Saturday, August 15, 2009

West Virginia

So I am a little late on updating on our trip... oh well, haha. Our trip was really fantastic. It was so relaxing. It was wonderful to spend time just the two of us. We forgot about everything at home, work, school, infertility, and just concentrated on each other for 4 days. It was really nice. The campground is nestled below a mountain, with the camper looking straight out at that mountain through the huge picture window. It was so beautiful. There was a small river that ran on the edge of the campground where we spent time wading and skipping rocks (I learned how!). We played lots of games, cooked on the grill, watched a few movies, cooked mashmallows over the fire to make s'mores, made banana boats, played horseshoes and took walks (well that wasn't our choice. The camper isn't hooked up to water or sewer so we had to use the bath house... which was pretty far from the camper. There was a golf cart but his mom forgot the key). His parents came down with us for the first night and then they left Saturday evening and the place was ours until Tuesday when we, begrudgingly loaded the car and drove home. We miss it already and may go back in the fall when the leaves are changing. It was just what we needed though.
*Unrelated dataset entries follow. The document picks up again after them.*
**config.mk**
```make
export PLATFORM = sky130hd
export DESIGN_NAME = camera_init_seq
export DESIGN_NICKNAME = d
export VERILOG_FILES = /design/src/rtl/camera_init_seq.sv
export SDC_FILE = /design/constraint.sdc
export NUM_CORES = 1
export LEC_CHECK = 0
export CORE_ASPECT_RATIO = 0.9
export CORE_MARGIN = 4
export CORE_UTILIZATION = 51
export CTS_CLUSTER_DIAMETER = 100
export DETAILED_ROUTE_END_ITERATION = 16
export PLACE_DENSITY = 0.78
export SLEW_MARGIN = 30
export SYNTH_ARGS = -nofsm -noshare
export SYNTH_HDL_FRONTEND = slang
export SYNTH_SLANG_ARGS = --single-unit
```
**constraint.sdc**
```tcl
create_clock -name clk -period 4.8 [get_ports clk]
set_clock_uncertainty 0.1 [all_clocks]
set_input_delay 0.96 -clock clk [delete_from_list [all_inputs] [get_ports clk]]
set_output_delay 0.96 -clock clk [all_outputs]
set_load 0.05 [all_outputs]
```
**src/rtl/camera_init_seq.sv**
```systemverilog
// Camera register-initialisation sequencer: walks a (register, value) command table and issues one
// AXI-lite write per entry. Define CAMERA_INIT_VERIFY_EN to read back and compare every write.
module camera_init_seq #(
   parameter int NUM_ENTRIES    = 64,
   parameter int DELAY_UNIT     = 83000,
   parameter int TIMEOUT_CYCLES = 50000000
) (
   input  logic        clk,
   input  logic        rst,
   input  logic        start,
   output logic        busy,
   output logic        done,
   output logic        error,
   output logic [7:0]  err_index,
   output logic [7:0]  tbl_addr,
   input  logic [15:0] tbl_data,
   output logic [31:0] axi_awaddr,
   output logic        axi_awvalid,
   input  logic        axi_awready,
   output logic [31:0] axi_wdata,
   output logic        axi_wvalid,
   input  logic        axi_wready,
   input  logic        b_valid,
   output logic        b_ready,
   input  logic [1:0]  b_response,
   output logic [31:0] axi_araddr,
   output logic        axi_arvalid,
   input  logic        axi_arready,
   input  logic [31:0] axi_rdata,
   input  logic        axi_rvalid,
   output logic        axi_rready
);

   localparam logic [7:0]  LAST_INDEX   = 8'(NUM_ENTRIES - 1);
   localparam logic [31:0] DELAY_MULT   = 32'(DELAY_UNIT);
   localparam logic [31:0] TIMEOUT_LAST = 32'(TIMEOUT_CYCLES - 1);
   localparam logic [7:0]  REG_DELAY    = 8'hFF;
   localparam logic [7:0]  REG_END      = 8'hFE;

   typedef enum logic [3:0] {
      S_IDLE, S_FETCH, S_DECODE, S_WR, S_BRESP, S_WAIT,
      S_ADVANCE, S_DONE, S_ERR, S_RD, S_RRESP
   } state_t;

   state_t      state;
   logic [7:0]  index;
   logic [31:0] delay_cnt;
   logic [31:0] timer;
   logic        aw_ok;
   logic        w_ok;
   logic        timed_out;
   logic        unused_rd;

   // A channel counts as finished once its valid has dropped or is handshaking this cycle.
   assign aw_ok     = !axi_awvalid || axi_awready;
   assign w_ok      = !axi_wvalid || axi_wready;
   assign timed_out = (timer == TIMEOUT_LAST);
   assign tbl_addr  = index;

`ifdef CAMERA_INIT_VERIFY_EN
   assign unused_rd = ^axi_rdata[31:9];
`else
   assign axi_araddr  = '0;
   assign axi_arvalid = 1'b0;
   assign axi_rready  = 1'b0;
   assign unused_rd   = ^{axi_arready, axi_rvalid, axi_rdata};
`endif

   // NOTE: every register here uses <= so all branches see the same pre-edge values.
   always_ff @(posedge clk) begin
      if (rst) begin
         state       <= S_IDLE;
         index       <= '0;
         delay_cnt   <= '0;
         timer       <= '0;
         busy        <= 1'b0;
         done        <= 1'b0;
         error       <= 1'b0;
         err_index   <= '0;
         axi_awaddr  <= '0;
         axi_awvalid <= 1'b0;
         axi_wdata   <= '0;
         axi_wvalid  <= 1'b0;
         b_ready     <= 1'b0;
`ifdef CAMERA_INIT_VERIFY_EN
         axi_araddr  <= '0;
         axi_arvalid <= 1'b0;
         axi_rready  <= 1'b0;
`endif
      end else begin
         done <= 1'b0;
         case (state)
            S_IDLE: begin
               if (start) begin
                  busy      <= 1'b1;
                  error     <= 1'b0;
                  err_index <= '0;
                  index     <= '0;
                  state     <= S_FETCH;
               end
            end
            S_FETCH: state <= S_DECODE;
            S_DECODE: begin
               if (tbl_data[15:8] == REG_DELAY) begin
                  if (tbl_data[7:0] == 8'd0) begin
                     state <= S_ADVANCE;
                  end else begin
                     delay_cnt <= 32'(tbl_data[7:0]) * DELAY_MULT;
                     state     <= S_WAIT;
                  end
               end else if (tbl_data[15:8] == REG_END) begin
                  state <= S_DONE;
               end else begin
                  axi_awaddr  <= {22'd0, tbl_data[15:8], 2'b00};
                  axi_awvalid <= 1'b1;
                  axi_wdata   <= {24'd0, tbl_data[7:0]};
                  axi_wvalid  <= 1'b1;
                  timer       <= '0;
                  state       <= S_WR;
               end
            end
            S_WR: begin
               if (axi_awvalid && axi_awready) axi_awvalid <= 1'b0;
               if (axi_wvalid && axi_wready)   axi_wvalid  <= 1'b0;
               if (aw_ok && w_ok) begin
                  b_ready <= 1'b1;
                  timer   <= '0;
                  state   <= S_BRESP;
               end else if (timed_out) begin
                  axi_awvalid <= 1'b0;
                  axi_wvalid  <= 1'b0;
                  state       <= S_ERR;
               end else begin
                  timer <= timer + 32'd1;
               end
            end
            S_BRESP: begin
               if (b_valid) begin
                  b_ready <= 1'b0;
                  if (b_response != 2'b00) begin
                     state <= S_ERR;
                  end else begin
`ifdef CAMERA_INIT_VERIFY_EN
                     axi_araddr  <= axi_awaddr;
                     axi_arvalid <= 1'b1;
                     timer       <= '0;
                     state       <= S_RD;
`else
                     state <= S_ADVANCE;
`endif
                  end
               end else if (timed_out) begin
                  b_ready <= 1'b0;
                  state   <= S_ERR;
               end else begin
                  timer <= timer + 32'd1;
               end
            end
`ifdef CAMERA_INIT_VERIFY_EN
            S_RD: begin
               if (axi_arready) begin
                  axi_arvalid <= 1'b0;
                  axi_rready  <= 1'b1;
                  timer       <= '0;
                  state       <= S_RRESP;
               end else if (timed_out) begin
                  axi_arvalid <= 1'b0;
                  state       <= S_ERR;
               end else begin
                  timer <= timer + 32'd1;
               end
            end
            S_RRESP: begin
               // wdata still holds the value just written; bit 8 flags an I2C NACK.
               if (axi_rvalid) begin
                  axi_rready <= 1'b0;
                  if (axi_rdata[8] || (axi_rdata[7:0] != axi_wdata[7:0])) state <= S_ERR;
                  else                                                  state <= S_ADVANCE;
               end else if (timed_out) begin
                  axi_rready <= 1'b0;
                  state      <= S_ERR;
               end else begin
                  timer <= timer + 32'd1;
               end
            end
`endif
            S_WAIT: begin
               if (delay_cnt == 32'd1) state <= S_ADVANCE;
               else                    delay_cnt <= delay_cnt - 32'd1;
            end
            S_ADVANCE: begin
               if (index == LAST_INDEX) begin
                  state <= S_DONE;
               end else begin
                  index <= index + 8'd1;
                  state <= S_FETCH;
               end
            end
            S_DONE: begin
               done  <= 1'b1;
               busy  <= 1'b0;
               state <= S_IDLE;
            end
            S_ERR: begin
               error     <= 1'b1;
               err_index <= index;
               busy      <= 1'b0;
               state     <= S_IDLE;
            end
            default: state <= S_IDLE;
         endcase
      end
   end

endmodule

```
==> metrics <==
Int Pwr=0.00156 W; CP Launch Type=input port; hold path cells=2; crit path launch=tbl_data[5]; post-route antenna net violation count=0; max-slew violation count=0; CTS root buffer=clkbuf_16; synthesis-to-finish area growth=12.2%; share of cells above drive strength 1=6.87%; Leak=3.47 nW; synthesized area per cell=7.97 um2; vias in the first global route=6176; Placed Area=8340 um2; fin cells=1232; fin util=58.5%; mapped cell area=7710 um2; clock tree sinks=106; Yosys top cell area share=27.5%; Setup Viol. Count Final=0; met1 usage=31.2%; maximum vdd ir drop=0.191 mV; outcome=completed; min cycle time layout=4.59 ns; Rel. slew slack=38.2%; Worst Path Required=4.95 ns; drt total wl=18.1 mm; Placed Instances=1216; total congestion overflow=0; I/O Buffers=61; largest area contributor in the netlist=dfxtp_1; GRT Overall Usage=20.8%; sequential area share after synthesis=27.5%; Clock power frac=30.2%; FMAX=0.218 GHz; Reg-to-Reg End=delay_cnt[29]$_SDFFE_PP0P_; Crit. End Element=register; DIE HEIGHT=125 um; combinational power share=32.8%; critical path's slowest cell=fa_1; I/O pin cnt=178; Commonest cells post-synth=106 x dfxtp_1, 99 x nor2_1, 82 x buf_4, 78 x nand2_1, 74 x ha_1; Skew-Pair Late Insertion Delay=0.36 ns; max-cap violation count=0; Seq cells post-synth=106; Hold EP=axi_wdata[4]$_SDFFE_PP0P_; Worst Path Arrival=4.74 ns; Post-synth top flop=dfxtp_1; pwr dens=286 nW/um2; Residual DRC=0; 1st-iter DRT viols=525; Initial Utilization=52.2%; Top cell by count, worst path=ha_1; Clock Path Buffers=2; largest net degree at the start of global routing=55; crit-path cells=clkdlybuf4s50_1 > fa_1 > ha_1 > fa_1 > ha_1 > ha_1 > a21oi_1 > buf_4 > o211ai_1 > nand3_1 > a311oi_1 > or4_1 > and3_1; Cells after Synth=967; P_sw=0.000917 W; Post-synth EDFFs=0; Core Area=14800 um2; unrepaired setup endpoints after global routing=false; main area contributors after synthesis=dfxtp_1 28%, ha_1 12%, buf_4 8.0%; GRT met2 Usage=30.7%; Synthesis Warnings=0; FILL cells=1377; Sequential Power Share=37.1%; final hold vios=0; GRT Max-Usage Layer=met1; first-pass GRT wire length=30.1 mm; # H-tree levels=3; Tcrit/Tclk final=95.7%; CTS tree=built; Clk pin slew, worst setup/hold paths=0.07 ns; most frequent cell after synthesis=dfxtp_1; CP Class=in -> reg; FF-to-FF Start=state[2]$_SDFFE_PP0P_; routability cong.=0.918; worst-margin pin slew=0.922 ns; CP peak stage delay=0.50 ns; die area=17100 um2; FFs w/ async S/R, synth=0%; vias per inst=5.63; min-delay worst type=reg -> reg; cell area after layout=8650 um2; R2R depth=7; met3 Use GR=3.76%; worst reg-to-reg setup slack=1.50 ns; n_diodes=0; sw frac=37.1%; drt pass-1 iters=5; Die Span X=138 um; HPWL after detailed placement=13.3 mm; count of different cell masters after synthesis=72; cts bufs inserted=9; wire per inst=14.7 um; final net count=1170; routed via count=6939; CP Max Fanout=3; row count=42; hold_sp=axi_wdata[4]$_SDFFE_PP0P_; initial antenna violation count=0
==> timing repair <==
action,4_1_cts,5_1_grt
endpoints found under the setup margin,0,4
buffers inserted,0,0
hold buffers,0,0
resized for setup,0,1
==> layout make-up <==
class / count / area (um2) / area share [%]
Tap cell: 198 / 248 / 2.87
Multi-Input combinational cell: 784 / 5020 / 58.0
Sequential cell: 106 / 2120 / 24.5
Clock inverter: 6 / 56.3 / 0.651
Clock buffer: 10 / 239 / 2.76
Timing Repair Buffer: 89 / 816 / 9.44
Inverter: 39 / 146 / 1.69
==> logic make-up after synthesis <==
family	count (synthesis)	share of synthesized area, %
AND/OR/NAND/NOR	364	24.1
XOR/XNOR	31	3.52
multiplexers	4	0.520
AO/OA/AOI/OAI	220	18.1
adder cells (fa/ha/maj)	83	14.4
flip-flops	106	27.5
other	1	0.0487
buffers and inverters	158	11.8
==> worst max-delay path: cells and delay by family <==
| kind | cells | cell delay, ns |
|---|---|---|
| buffers and inverters | 2 | 0.62 |
| adder cells (fa/ha/maj) | 5 | 1.95 |
| AO/OA/AOI/OAI | 3 | 0.48 |
| AND/OR/NAND/NOR | 3 | 0.74 |
==> through the flow <==
stage          setup TNS [ns]  setup slack, ns  hold WS (ns)  total power [W]
6_report                    0            0.207         0.357          0.00247
5_1_grt                     0          0.00987         0.377          0.00260
4_1_cts                     0            0.119         0.360          0.00247
3_5_place_dp            -1.37           -0.246         0.349          0.00173
3_3_place_gp           -0.711           -0.167         0.342          0.00172
2_1_floorplan               0            0.481         0.347          0.00157
==> cell usage in the layout, fill, tap and decap left out, types with 3 or more instances in the layout <==
cell             instances
a22oi_1                  9
a31o_2                   4
a21boi_0                 5
nor4_1                  30
xor2_1                   7
nand4b_1                 3
fa_1                     9
nand4_1                 13
o21ai_0                 49
o221a_2                  3
nand2b_1                 4
inv_1                   38
o22ai_1                  7
clkbuf_16                9
a21o_1                   6
nand3_1                 30
nand2_1                 78
a31oi_1                  8
ha_1                    74
nor4b_1                  5
and3_1                   7
or2_2                    8
a211oi_1                 7
or4_1                   14
nor2b_1                  7
a21oi_1                 72
o31ai_1                  5
dfxtp_1                106
clkdlybuf4s50_1         60
and4_1                   6
or3_1                   18
o32ai_1                  3
buf_4                   28
and2_1                   5
xnor2_1                 24
mux2i_1                  4
nor3_1                  26
o211ai_1                 9
nor2_1                  98
conb_1                  82
==> power groups by stage <==
stage | Sequential (W) | Combinational, W | Clock, W
floorplan | 0.000964 | 0.000610 | 0
global placement | 0.000935 | 0.000782 | 0
detailed placement | 0.000936 | 0.000794 | 0
CTS | 0.000916 | 0.000801 | 0.000753
global route | 0.000920 | 0.000894 | 0.000787
finish | 0.000916 | 0.000810 | 0.000746
==> sequential cells by signal, indices dropped and copies added (netlist names), 4 cells and up <==
| register | flops |
|---|---|
| state | 4 |
| tbl_addr | 8 |
| timer | 32 |
| err_index | 8 |
| delay_cnt | 32 |
| axi_awaddr | 8 |
| axi_wdata | 8 |
==> worst max-delay path by stage <==
| stage | endpoint | slack (ns) | cells after the start |
|---|---|---|---|
| detailed placement | delay_cnt[24]$_SDFFE_PP0P_ | -0.25 | 12 |
| global route | delay_cnt[23]$_SDFFE_PP0P_ | 0.01 | 13 |
| global placement | delay_cnt[24]$_SDFFE_PP0P_ | -0.17 | 12 |
| floorplan | delay_cnt[18]$_SDFFE_PP0P_ | 0.48 | 11 |
| CTS | delay_cnt[24]$_SDFFE_PP0P_ | 0.12 | 12 |
| finish | delay_cnt[23]$_SDFFE_PP0P_ | 0.21 | 13 |
==> metal layers <==
metal	wire length [um]	part of all wire, %
met1	8530	47
met2	8050	44
met3	1330	7.3
met4	225	1.2
met5	0	0
No activity file was read; power rests on OpenSTA's default activity.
Now we are back to the grindstone. I will be calling my dr on Monday and getting an appointment with the IF specialist (Reproductive Endocrinologist... RE for short). The way my dr's office works is they test and then try "easy" (as in Clomid) IF treatments for 3 months. After 3 months you are then referred to the RE. Well, I've used up my 3 months. I will also ask to not go back on Clomid. The side effects are horrible and it doesn't seem to be working. I am going to be asking for a trigger shot, which is a shot that triggers ovulation within 48 hours of receiving the shot (actually I will probably be giving it to myself). It seems like my body gets ready to ovulate and then doesn't and I think the trigger shot will help that.

Unfortunately, money may dictate what we do, since we are 100% out of pocket. Jeff and I had a talk today and I will go to the appointment and talk to the doctor and see what our options are. Another unfortunate circumstance is that I have one, maybe two more cycles until we need to put it on hold until next spring. I am praying it works, because if it doesn't I am going to be very heartbroken. Yet another holiday I will spend feeling as if my body is playing a horrible joke on me. The holidays are usually my favorite time of year, but this year will be even more difficult than the last two have been. In October we will hit 2 years of trying.

I'll update more when I find out what is going on after my dr's appt.

For now, I'll leave you with a quote:

"Faith is walking up the stairs that love built and looking out the window opened by hope."

2 comments:

Annie said...

my thoughts and prayers are with you both!
i'm guessing you follow kelly's korner, i think that's how i found you. if you want inspiration you should go back and read her older posts from before she had harper. very inspiring, they tried for years to have their little one as well.
i wish you nothing but the best.

Gia said...

I know how it is to want something so badly and not have it. I will keep you in my prayers and good luck at the doc this week.